参考: - https://blog.csdn.net/qq_43814415/article/details/138403394 langchain+qwen1.5-7b-chat搭建本地RAG系统 - https://blog.csdn.net/qq_23953717/article/details/136553084 llama-index调用qwen大模型实现RAG

安装库:

pip install llama-index-embeddings-huggingface  -i https://mirrors.aliyun.com/pypi/simple/  --trusted-host mirrors.aliyun.com
pip install llama-index-embeddings-instructor  -i https://mirrors.aliyun.com/pypi/simple/  --trusted-host mirrors.aliyun.com
pip install llama-index  -i https://mirrors.aliyun.com/pypi/simple/  --trusted-host mirrors.aliyun.com

3.1 HuggingFaceEmbedding

from llama_index.embeddings.huggingface import HuggingFaceEmbedding

# loads BAAI/bge-small-en
# embed_model = HuggingFaceEmbedding()

# loads BAAI/bge-small-en-v1.5
embed_model = HuggingFaceEmbedding(model_name="BAAI/bge-small-en-v1.5")

embeddings = embed_model.get_text_embedding("Hello World!")
print(len(embeddings))
print(embeddings[:5])

3.2 InstructorEmbedding

from llama_index.embeddings.instructor import InstructorEmbedding

embed_model = InstructorEmbedding(model_name="hkunlp/instructor-base")

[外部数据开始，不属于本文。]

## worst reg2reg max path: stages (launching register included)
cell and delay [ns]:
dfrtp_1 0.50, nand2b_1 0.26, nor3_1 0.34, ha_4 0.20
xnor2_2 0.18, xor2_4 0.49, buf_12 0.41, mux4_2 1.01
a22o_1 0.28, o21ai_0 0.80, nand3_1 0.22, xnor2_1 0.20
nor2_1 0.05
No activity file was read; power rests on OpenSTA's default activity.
<file path="config.mk">
export PLATFORM = sky130hd
export DESIGN_NAME = mem_arbiter
export DESIGN_NICKNAME = d
export VERILOG_FILES = /design/src/rtl/mem_arb_pkg.sv /design/src/rtl/mem_arbiter_rr_pick2.sv /design/src/rtl/mem_arbiter.sv
export SDC_FILE = /design/constraint.sdc
export NUM_CORES = 1
export LEC_CHECK = 0
export ABC_AREA = 1
export CORE_MARGIN = 1
export CORE_UTILIZATION = 43
export DETAILED_ROUTE_END_ITERATION = 8
export PLACE_DENSITY = 0.95
export SETUP_SLACK_MARGIN = 0.5
export SLEW_MARGIN = 10
export SYNTH_ARGS = -nofsm -noshare
export SYNTH_HDL_FRONTEND = slang
export SYNTH_SLANG_ARGS = --single-unit
</file>
<file path="constraint.sdc">
create_clock -name clk -period 4.55 [get_ports clk]
set_input_delay 0.91 -clock clk [delete_from_list [all_inputs] [get_ports clk]]
set_output_delay 0.91 -clock clk [all_outputs]
set_load 0.03 [all_outputs]
</file>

embeddings = embed_model.get_text_embedding("Hello World!")
print(len(embeddings))
print(embeddings[:5])

3.3 OptimumEmbedding

from llama_index.embeddings.huggingface_optimum import OptimumEmbedding

OptimumEmbedding.create_and_save_optimum_model(
    "BAAI/bge-small-en-v1.5", "./bge_onnx"
)

embed_model = OptimumEmbedding(folder_name="./bge_onnx")

embeddings = embed_model.get_text_embedding("Hello World!")
print(len(embeddings))
print(embeddings[:5])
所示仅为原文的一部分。